■ WHAT THIS TASK INVOLVES
Each line below from the one containing "export LEC_CHECK = 0" through the one containing "create_clock -name core_clock" should be output exactly as it stands, and no other line should appear.
DATA RECORDS Start Marker
From an optimization exercise on the open Yosys and OpenROAD flow, aimed at small area, a short achievable clock period and few clock cycles per item; shortcuts taken in it are not production practice.
Function was checked by simulation only, so behaviour that the tests miss may differ from the original.

==> flow/design.v (outline; a module is shown in full before it is edited, if it fits) <==
// module slot_sbox: 196 lines
// module slot_gf16_inv: 19 lines
// module slot_x2: 3 lines
// module slot_xn2: 3 lines
// module slot_aes_round: 52 lines
// module slot_mixcol: 25 lines
// module slot_xtime: 10 lines
// module slot_xv: 12 lines
// module slot_seal: 161 lines
// module slot_crc_step: 185 lines
// module slot_crc_t: 495 lines
// module slot_ao21: 13 lines
// module slot_ao21b: 3 lines
module slot_seal (
    input  wire         clk,
    input  wire         rst,          
    input  wire         start,
    input  wire [127:0] key,
    input  wire [511:0] slot,
    input  wire [31:0]  generation,
    input  wire [15:0]  index,
    output wire         ready,
    output reg          done,
    output wire [63:0]  tag,
    output wire [31:0]  crc,
    output wire         tag_ok,
    output reg          crc_ok
);
  // ...
==> flow/flow/run.sh <==
#!/bin/bash
# Layout: the standard flow (standard.sh), with every input and output
# port buffered by the smallest buffer, sky130_fd_sc_hd__buf_1, instead of
# the cell buffer_ports picks by default. Everything else is unchanged.
set -euo pipefail
export BUFFER_PORTS_ARGS="-buffer_cell sky130_fd_sc_hd__buf_1"
bash standard.sh > standard.log 2>&1
==> flow/standard.sh <==
#!/bin/bash
# synth_recipe.tcl (not shown) runs the flow's synth.tcl, then flattens the netlist and writes it again
# the make line also repeats each setting of config.mk as NAME=value (left out here)
make -C /OpenROAD-flow-scripts/flow DESIGN_CONFIG=/design/flow/config.mk WORK_HOME=/design/flow/orfs CLKGATE_MAP_FILE= SYNTH_SCRIPT=/design/flow/synth_recipe.tcl "${@:-finish}"
==> flow/config.mk <==
export PLATFORM = sky130hd
export DESIGN_NAME = slot_seal
export DESIGN_NICKNAME = slot_seal
export VERILOG_FILES = /design/flow/design.v
export SDC_FILE = /design/flow/constraint.sdc
export NUM_CORES = 8
export LEC_CHECK = 0
export CAP_MARGIN = 20
export CORE_MARGIN = 2
export CORE_UTILIZATION = 50
export PLACE_DENSITY = 0.6
export SETUP_SLACK_MARGIN = 3.5
export SLEW_MARGIN = 20
export SYNTH_HIERARCHICAL = 1
export SYNTH_MINIMUM_KEEP_SIZE = 0
==> flow/constraint.sdc <==
create_clock -name core_clock -period 10.0 [get_ports {clk}]
set_input_delay 2.0000 -clock core_clock [delete_from_list [all_inputs] [get_ports {clk}]]
set_output_delay 2.0000 -clock core_clock [all_outputs]
set_load 0.01 [all_outputs]
==> results.toml, run 1 <==
[placement]
placed_area_um2 = 67200
finalWeightedCongestion = 1.15
port-buffer-count = 790

[routing]
drt-initial-drc-count = 9424
met3WireLength_um = 51200
met2_wirelength_um = 137000

[logic_synthesis]
yosys-mux-area-fraction_pct = 2.83
synth_most_common_cell = "sky130_fd_sc_hd__xor2_1"
post_synth_instance_area_um2 = 64000
syn-mean-instance-area_um2 = 8.86

[cts]
clk_path_buf_depth = 3
clockRootBuffer = "sky130_fd_sc_hd__clkbuf_16"

[critical_path]
start_kind = "input pin"
startpoint = "slot[459]"
crit_path_cell_trace = "buf_1 -> mux2_4 -> xor2_4 -> xor2_2 -> xor2_2 -> xor2_2 -> xor2_1 -> xnor2_1 -> buf_1"
crit-reg2reg-capture = "cst[16]$_SDFFE_PN1P_"
timing.critical_path.to = "crc[2]"
cp_slowest_cell = "sky130_fd_sc_hd__xor2_2"

[global_route]
number_of_global_route_vias_before_repair = 55600
grt_antenna_before_repair = 65
grt_max_degree = 179

[timing]
skew_ns = 0.0464
total_negative_setup_slack_ns = 0
finalSetupViolCount = 0

[floorplanning]
die-area_um2 = 131000
die-height_um = 362

[hold_path]
holdPathStages = 2

[run_status]
result_of_the_run = "no timing/DRC/antenna violations"

[cells_and_area]
drive_above_1_share_pct = 14.5
nClkBuffers = 93
seq_area_share_pct = 18.3
multi_input_comb_area_um2 = 53100
layout.nets = 8596
Testbench counts, summed over its fixed seeds: cycles 54,118, items 1,280.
DATA RECORDS End Marker
■ SOLUTION
export LEC_CHECK = 0
export CAP_MARGIN = 20
export CORE_MARGIN = 2
export CORE_UTILIZATION = 50
export PLACE_DENSITY = 0.6
export SETUP_SLACK_MARGIN = 3.5
export SLEW_MARGIN = 20
export SYNTH_HIERARCHICAL = 1
export SYNTH_MINIMUM_KEEP_SIZE = 0
==> flow/constraint.sdc <==
create_clock -name core_clock -period 10.0 [get_ports {clk}]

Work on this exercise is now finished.